A good starting point is to look at the APIs that lxml and Nokogiri provide, though a better approach would be to find potential users and ask what they need. Other than parsing/serialization/querying that were already discussed, this probably includes:
- Traversing the tree: going from one node to its parent, first/last child, previous/next sibling, … and iterators for ancestors, children, descendants, previous/next siblings.
- Modifying the tree: adding and removing nodes at any point
- Accessing and modifying attributes on elements and other data on specific types of node
Also, I’d probably go with a tree of nodes of various kinds (element, text, comment, …) as in the DOM (the one in web browsers), and not a tree of elements with text attached to
.tail attributes of elements like Python’s ElementTree or lxml. This for a couple reason:
- Dealing with
.tail can be a pain
- You have more than elements and text in the tree anyway (starting with comments)
That’s a good question, and I don’t have an obvious answer.

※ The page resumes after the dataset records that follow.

$ cat src/rtl/hilo_pkg.sv
// Shared types and encodings for the HI/LO multiply/accumulate unit.
package hilo_pkg;

    typedef enum logic [2:0] {
        OP_NOP   = 3'b000,
        OP_MULTU = 3'b001,
        OP_MULT  = 3'b010,
        OP_MTHI  = 3'b011,
        OP_MTLO  = 3'b100,
        OP_MADDU = 3'b101,
        OP_MADD  = 3'b110,
        OP_MSUB  = 3'b111
    } hilo_op_t;

    typedef enum logic [1:0] {
        ST_IDLE  = 2'd0,
        ST_ISSUE = 2'd1,
        ST_WAIT  = 2'd2,
        ST_DRAIN = 2'd3
    } hilo_state_t;

    localparam logic [1:0] MUL_IDLE     = 2'b00;
    localparam logic [1:0] MUL_UNSIGNED = 2'b01;
    localparam logic [1:0] MUL_SIGNED   = 2'b10;

    function automatic logic [1:0] mul_encoding(input hilo_op_t op);
        return (op == OP_MULT || op == OP_MADD || op == OP_MSUB) ? MUL_SIGNED : MUL_UNSIGNED;
    endfunction

    function automatic logic is_acc(input hilo_op_t op);
        return (op == OP_MADDU || op == OP_MADD || op == OP_MSUB);
    endfunction

endpackage

$ cat src/rtl/hilo_unit.sv
// HI/LO register unit: sequences one external multiplier and updates HI/LO.
// Define HILO_MADD_EN to build the MADDU/MADD/MSUB accumulate path.
//
// state    | meaning
// ST_IDLE  | ready for a request; MTHI/MTLO complete here
// ST_ISSUE | mul_op/mul_a/mul_b presented to the multiplier for one cycle
// ST_WAIT  | waiting for mul_done; result written to hi/lo on arrival
// ST_DRAIN | flushed; waiting for mul_done, result discarded
module hilo_unit
    import hilo_pkg::*;
(
    input  logic        clk,
    input  logic        resetn,
    input  logic        req_valid,
    input  hilo_op_t    req_op,
    input  logic [31:0] req_a,
    input  logic [31:0] req_b,
    output logic        req_ready,
    output logic        busy,
    input  logic        flush,
    output logic [31:0] hi,
    output logic [31:0] lo,
    output logic [1:0]  mul_op,
    output logic [31:0] mul_a,
    output logic [31:0] mul_b,
    input  logic [63:0] mul_c,
    input  logic        mul_done
);

    hilo_state_t state, state_nxt;
    logic        accept;
    logic        mul_start;
    logic        res_wr;
    logic [63:0] hilo_res;

    // A flush in IDLE blocks acceptance, so ready is withdrawn with it.
    assign req_ready = (state == ST_IDLE) && !flush;
    assign busy      = (state != ST_IDLE);
    assign accept    = req_valid && req_ready;
    assign res_wr    = (state == ST_WAIT) && mul_done && !flush;

`ifdef HILO_MADD_EN
    hilo_op_t op_q;

    assign mul_start = accept && (req_op == OP_MULT || req_op == OP_MULTU || is_acc(req_op));

    always_ff @(posedge clk or negedge resetn) begin
        if (!resetn) begin
            op_q <= OP_NOP;
        end else if (mul_start) begin
            op_q <= req_op;
        end
    end

    always_comb begin
        hilo_res = mul_c;
        case (op_q)
            OP_MADDU, OP_MADD: hilo_res = {hi, lo} + mul_c;
            OP_MSUB:           hilo_res = {hi, lo} - mul_c;
            default:           hilo_res = mul_c;
        endcase
    end
`else
    assign mul_start = accept && (req_op == OP_MULT || req_op == OP_MULTU);
    assign hilo_res  = mul_c;
`endif

    always_ff @(posedge clk or negedge resetn) begin
        if (!resetn) begin
            state <= ST_IDLE;
        end else begin
            state <= state_nxt;
        end
    end

    always_comb begin
        state_nxt = state;
        case (state)
            ST_IDLE:  if (mul_start) state_nxt = ST_ISSUE;
            ST_ISSUE: state_nxt = flush ? ST_DRAIN : ST_WAIT;
            ST_WAIT: begin
                if (mul_done)   state_nxt = ST_IDLE;
                else if (flush) state_nxt = ST_DRAIN;
            end
            ST_DRAIN: if (mul_done) state_nxt = ST_IDLE;
            default:  state_nxt = ST_IDLE;
        endcase
    end

    // mul_op is only non-idle in the cycle after acceptance, i.e. while in ISSUE.
    always_ff @(posedge clk or negedge resetn) begin
        if (!resetn) begin
            hi     <= '0;
            lo     <= '0;
            mul_op <= MUL_IDLE;
            mul_a  <= '0;
            mul_b  <= '0;
        end else begin
            mul_op <= mul_start ? mul_encoding(req_op) : MUL_IDLE;
            if (mul_start) begin
                mul_a <= req_a;
                mul_b <= req_b;
            end
            if (res_wr) begin
                {hi, lo} <= hilo_res;
            end else if (accept && req_op == OP_MTHI) begin
                hi <= req_a;
            end else if (accept && req_op == OP_MTLO) begin
                lo <= req_a;
            end
        end
    end

endmodule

ElementTree has a list of children in each node, with no parent pointer. This means no access to ancestors or siblings from a given node, which is severely limiting. We probably don’t want to do that. This was done at a time where Python didn’t have a cycle collector and adding a parent pointer would create cycles in Python’s reference counting and make entire trees leak in memory, but today it could add it and rely on the cycle/garbage collector.
src/sink/owned_dom.rs is similar in that it has a
Vec of boxed (owned) children. Because children are owned, there can not be a parent pointer and so this has the same limitations as ElementTree.
src/sink/rcdom.rs has a
Vec or reference-counted pointers for children and a weak reference for the parent.
lxml and Nokogiri are based on libxml2, which I think uses the same model as web browsers: each node has raw pointers to its parent, first child, last child, previous sibling, and next sibling. So it’s kind of a doubly-linked list generalized to a tree. I don’t know how memory management works there (who is responsible for freeing what), and it may be hard to do it safe Rust.